Celebrazione, grandeur, ascesa e rinascita di un idolo: le molte anime della bizzarra, incredibile avventura dei Queen e Freddie Mercury, trovano finalmente la quadratura del cerchio in Bohemian Rhapsody.

Bohemian Rhapsody non è solo un biopic: è il biopic su Freddie Mercury, Lover Of Life & Singer Of Songs, costruito e protetto dalla band per oltre 25 anni. I primi rumors di una sceneggiatura, infatti, appartengono al 1992, al backstage di un nuovo Live, che polverizza ancora una volta tutti i record. Era il 25 Aprile 1992: a pochi mesi dalla fine i Queen we il loro entourage organizzano Freddie Mercury Tribute Concert. Sul palco di Wembley Stadium, per molte ore si avvicendavano David Bowie, George Micheal, Axl Rose e i Guns’n’Roses, Robert Plant, Elton John e una serie innumerevole di altre Rock Star. C’erano anche gli altri membri fondatori della band: Brian May (chitarra e voce), Roger Taylor (batteria e voce) e John Deacon (basso).
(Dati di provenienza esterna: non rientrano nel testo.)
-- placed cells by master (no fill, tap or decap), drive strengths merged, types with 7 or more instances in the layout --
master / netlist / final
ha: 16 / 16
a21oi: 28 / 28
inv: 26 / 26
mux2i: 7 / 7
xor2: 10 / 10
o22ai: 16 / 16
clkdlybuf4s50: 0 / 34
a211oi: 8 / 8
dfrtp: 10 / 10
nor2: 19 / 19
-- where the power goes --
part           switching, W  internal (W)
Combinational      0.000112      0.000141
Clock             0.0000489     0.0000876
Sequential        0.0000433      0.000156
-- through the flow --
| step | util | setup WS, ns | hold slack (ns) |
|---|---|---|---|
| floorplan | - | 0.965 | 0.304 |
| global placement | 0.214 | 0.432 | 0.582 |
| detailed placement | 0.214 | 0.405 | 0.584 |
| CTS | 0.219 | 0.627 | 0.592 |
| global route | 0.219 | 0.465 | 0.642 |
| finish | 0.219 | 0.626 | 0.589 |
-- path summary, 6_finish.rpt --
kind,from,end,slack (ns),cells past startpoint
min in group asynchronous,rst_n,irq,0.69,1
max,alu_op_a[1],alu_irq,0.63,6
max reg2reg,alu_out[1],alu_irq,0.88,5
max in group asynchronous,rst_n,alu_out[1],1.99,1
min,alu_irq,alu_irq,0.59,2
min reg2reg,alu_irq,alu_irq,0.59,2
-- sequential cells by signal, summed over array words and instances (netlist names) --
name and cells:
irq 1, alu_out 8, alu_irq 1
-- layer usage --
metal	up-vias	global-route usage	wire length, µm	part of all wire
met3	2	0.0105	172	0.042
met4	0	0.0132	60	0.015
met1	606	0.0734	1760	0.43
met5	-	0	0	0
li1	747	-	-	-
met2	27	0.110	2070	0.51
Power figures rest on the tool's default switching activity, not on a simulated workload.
$ cat /design/flow/run.sh
#!/bin/bash
# OpenROAD 26Q1-2900-gdf79404cd8, Yosys 0.63+post, stock flow scripts
make -C /OpenROAD-flow-scripts/flow DESIGN_CONFIG=/design/flow/config.mk WORK_HOME=/design/flow/orfs finish
$ cat /design/flow/config.mk
export PLATFORM = sky130hd
export DESIGN_NAME = write_mem_controller
export DESIGN_NICKNAME = write_mem_controller
export VERILOG_FILES = /design/flow/design.v
export SDC_FILE = /design/flow/constraint.sdc
export NUM_CORES = 4
export LEC_CHECK = 1
export CORE_AREA = 10 10 153 153
export DIE_AREA = 0 0 163 163
$ cat /design/flow/constraint.sdc
current_design write_mem_controller

set clk_period 1.1
set clk_io_pct 0.2

create_clock -name clk0 -period $clk_period [get_ports {clk}]

set non_clock_inputs [all_inputs -no_clocks]
set_input_delay [expr $clk_period * $clk_io_pct] -clock clk0 $non_clock_inputs
set_output_delay [expr $clk_period * $clk_io_pct] -clock clk0 [all_outputs]
`flow/design.v`:
```
module cnvcp(
input clk,
input rst,
input  target_ready,
input  source_valid,
output reg ready,
output reg valid,
input [107:0] dataIn,
output reg [31:0] dataOut
);
reg [3:0] k[8:0];
reg [7:0] p[8:0];
reg [31:0] out;
reg [1:0] state;
localparam IDLE=2'b00, READING=2'b01, WRITING=2'b10, COMPUTING=2'b11;
always@(state)
begin
  case(state)
     IDLE:
           begin
             ready <= 1;
             valid <= 0;
           end
     READING:
            begin
	      ready <= 0;
              valid <= 0;
            end
     COMPUTING:
            begin
	      ready <= 0;
              valid <= 0;
            end
     WRITING:
          begin
	     valid <= 1;
             ready <= 0;
          end 
  endcase
end
always@(posedge clk)
begin
 if(rst)
   begin
     state<=IDLE;
     valid <= 0;
     ready <= 1;
   end
 else
   begin
     case(state)
       IDLE:
           begin
                if(source_valid)
                 state <= READING;
           end
       READING:
            begin
	       k[0] <=  dataIn[107:104];  
	       k[1] <= dataIn[103:100];  
	       k[2] <= dataIn[99:96];  
	       k[3] <= dataIn[95:92];
 	       k[4] <= dataIn[91:88];  
	       k[5] <= dataIn[87:84];  
	       k[6] <= dataIn[83:80];
  	       k[7] <= dataIn[79:76];
 	       k[8] <= dataIn[75:72];
               p[0] <= dataIn[71:64];  
	       p[1] <= dataIn[63:56]; 
	       p[2] <= dataIn[55:48];  
	       p[3] <= dataIn[47:40];
 		p[4] <= dataIn[39:32];  
   		p[5] <= dataIn[31:24];  
		p[6] <= dataIn[23:16];  
		p[7] <= dataIn [15:8];
 		p[8] <= dataIn[7:0];
               state <= COMPUTING;	
            end
       COMPUTING:
            begin
	      out <= (k[0]*p[0]) + (k[1]*p[1]) + (k[2]*p[2]) +  (k[3]*p[3]) + (k[4]*p[4]) + (k[5]*p[5]) + (k[6]*p[6]) + (k[7]*p[7]) + (k[8]*p[8]); 
                            dataOut <= out;
             if(target_ready)
             begin
              dataOut <= out;
             state <= WRITING;
             end
            end
       WRITING:
          begin
             if(~target_ready)
               state <= IDLE;		
          end 
     endcase
   end
end
endmodule
```
`flow/run.sh`:
```
#!/bin/bash
# OpenROAD 26Q1-2900-gdf79404cd8, Yosys 0.63+post, stock flow scripts
make -C /OpenROAD-flow-scripts/flow DESIGN_CONFIG=/design/flow/config.mk WORK_HOME=/design/flow/orfs finish
```
`flow/config.mk`:
```
export PLATFORM = sky130hd
export DESIGN_NAME = cnvcp
export DESIGN_NICKNAME = cnvcp
export VERILOG_FILES = /design/flow/design.v
export SDC_FILE = /design/flow/constraint.sdc
export NUM_CORES = 4
export LEC_CHECK = 1
export CORE_UTILIZATION = 40
```
`flow/constraint.sdc`:
```
current_design cnvcp

set clk_period 13.6
set clk_io_pct 0.2

create_clock -name clk0 -period $clk_period [get_ports {clk}]

set non_clock_inputs [all_inputs -no_clocks]
set_input_delay [expr $clk_period * $clk_io_pct] -clock clk0 $non_clock_inputs
set_output_delay [expr $clk_period * $clk_io_pct] -clock clk0 [all_outputs]
```
==> job_summary.md <==
### Yosys + OpenROAD results

| Metric | Value |
|---|---|
| Post-synth seq share | `between 30% and 40%` |
| Row count | `between 60 and 70` |
| Yosys adder share | `44.9%` |
| Crit path max fanout | `8` |
| Most frequent CP cell | `fa_1` |
| Slew margin rel. | `54.3%` |
| Ys flops | `144` |
| Mapped cell area | `about 14,000 um^2` |
| Top comb family, area | `adder cells` |
| Floorplan Utilization | `between 40% and 50%` |
| Dominant cell type by area after synthesis | `fa_1` |
| Starting DRT DRC Count | `a little under 300` |
| CTS tree | `done` |
| Core ar. | `33,800 um^2` |
| Die x size | `188 um` |
| Crit path time final | `between 6 and 7 ns` |
| Clock Path Buffers | `2` |
| Mean Syn Cell Area | `approximately 12 um^2` |
| Log Warnings | `27` |
| Clk latency of the worst-skew pair | `0.44 ns` |
| Layout Utilization | `48.0%` |
| Final slew viol count | `0` |
| Clock sinks | `approximately 140` |
| Vias in the first global route | `approximately 8,400` |
| Drt wl/cell | `around 15 um` |
| Total gr overflow | `0` |
| Routed Antenna Nets | `0` |
| Cycle use final | `just under 50%` |
| Post-synthesis async set-or-reset flop share | `0%` |
| Top-area cell share | `about 38%` |
| Detailed-route via count | `a little under 8,000` |
| FF/Latch Area | `around 4300 um^2` |
| Setup Skew | `between 0.01 and 0.015 ns` |
| Post-Route Setup TNS | `0 ns` |
| Top cells by area | `fa_1, edfxtp_1, inv_1` |
| Crit path capture type | `flip-flop` |
| Tightest Pin Transition | `0.686 ns` |
| Final worst slack | `7.00 ns` |
| Max cap viols | `0` |
| Final Hold Viols | `0` |
| Commonest Layout Cell | `inv_1` |
| CTS Buf Count | `17` |
| DRC viols | `0` |
| First-pass DRT Iterations | `4` |
| Area growth, synth to finish | `16.9%` |
| Worst setup SP type | `flip-flop` |
| Ant diodes | `0` |
| GRT Total Usage | `about 18%` |
| First-pass GRT wire length | `around 44 mm` |
| Die Ht | `188 um` |
| Chip area | `between 30,000 and 40,000 um^2` |
| Post-Synth AOI/OAI Area | `roughly 1.5%` |
| Distinct cells, synth | `about 41` |
| Cells after Synth | `between 1,000 and 1,500` |
| Final setup vio count | `0` |
| # hold bufs at CTS | `0` |
| Post-cts sizing count | `0` |
| CP max stage delay | `between 0.5 and 0.6 ns` |
| Simple share | `about an eighth` |
| Dominant flop cell | `edfxtp_1` |
| Initial antenna violation count | `0` |
| XOR-XNOR Cells, Area Fraction | `0.442%` |
| Placed insts | `approximately 1,800` |
| I/O Pins | `146` |
| Post-Route WL | `around 27 mm` |
| Via-to-Cell Ratio | `4.35` |
| CTS clk-pin slew, worst paths | `0.06 ns` |
| Unrepaired setup endpoints after global routing | `false` |
| Post-synth mux share | `0.144%` |
| Setup CP Type | `reg2reg` |
| Layout fillers | `approximately 3,100` |
| Most numerous logic cells after layout | `inv_1, fa_1, and2_1` |
| # Cells Yosys | `about 1,200` |
| Fmax | `between 150 and 200 MHz` |
| Routability cong. | `slightly above 0.9` |
| Data required, critical path | `about 14 ns` |
| Syn. warnings | `7` |
| Status | `finished, final reports clean` |
| Setup WS pre-CTS | `7.00 ns` |
| Detailed Place HPWL | `~24 mm` |
| Non-Filler Instances | `roughly 1,800` |
| Hold crit path type | `reg2reg` |
| IO Port Bufs | `between 100 and 150` |
| H-tree level count | `4` |
| Worst endpoint data arrival time | `between 6 and 7 ns` |
| Chip area in the Yosys report | `13,900 um^2` |
| Largest net degree at the start of global routing | `56` |
| Root buffer cell | `clkbuf_16` |
| Logic area | `between 8000 and 9000 um^2` |
| Number of setup buffers added after CTS | `0` |
| CP max-delay cell | `fa_1` |
| Worst path cell trace | `and2_1, fa_1, inv_1, fa_1, inv_1, fa_1, inv_1, fa_1, fa_1, inv_1, fa_1, inv_1, fa_1, inv_1, fa_1, fa_1, a211oi_1, o21ai_0, a311oi_1, o21bai_1` |
| Share of cells above drive strength 1 | `3.19%` |
| Post-synth EDFFs | `~140` |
Il Live dedicato ala memoria di Freddie Mercury era anche il primo passo verso la difficile (o forse disperata?) ricerca di un nuovo front-man. Ma anche l’atto di fondazione del Mercury Phoenix Trust: dedito alla raccolta fondi per la ricerca contro l’Aids.

Bohemian Rhapsody

Nel nostro Speciale Bohemian Rhapsody abbiamo già accennato al percorso accidentato del film, tra anni di rocambolesche difficoltà produttive, licenziamenti, illuminazioni e cambi di rotta. L’ingresso in scena di Rami Malek è la svolta determinante. A dispetto del massacro mediatico, che infuria già dalle prime clip in anteprima, Mr Robot ha messo a segno un lavoro incredibile. Un eccellente esperimento di mimesi attoriale, senza nessuna pretesa di trasfigurazione mistica. In barba al pregiudizio internazionale, Rami Malek vola a Londra a sue spese, molto prima di certezze e contratti. Per compiere l’impresa, mette concretamente in campo ogni possibile strumento: playback e lezioni canto, lezioni di inglese britannico e coach di danza, senza escludere nulla e senza che un solo dettaglio resti affidato al caso.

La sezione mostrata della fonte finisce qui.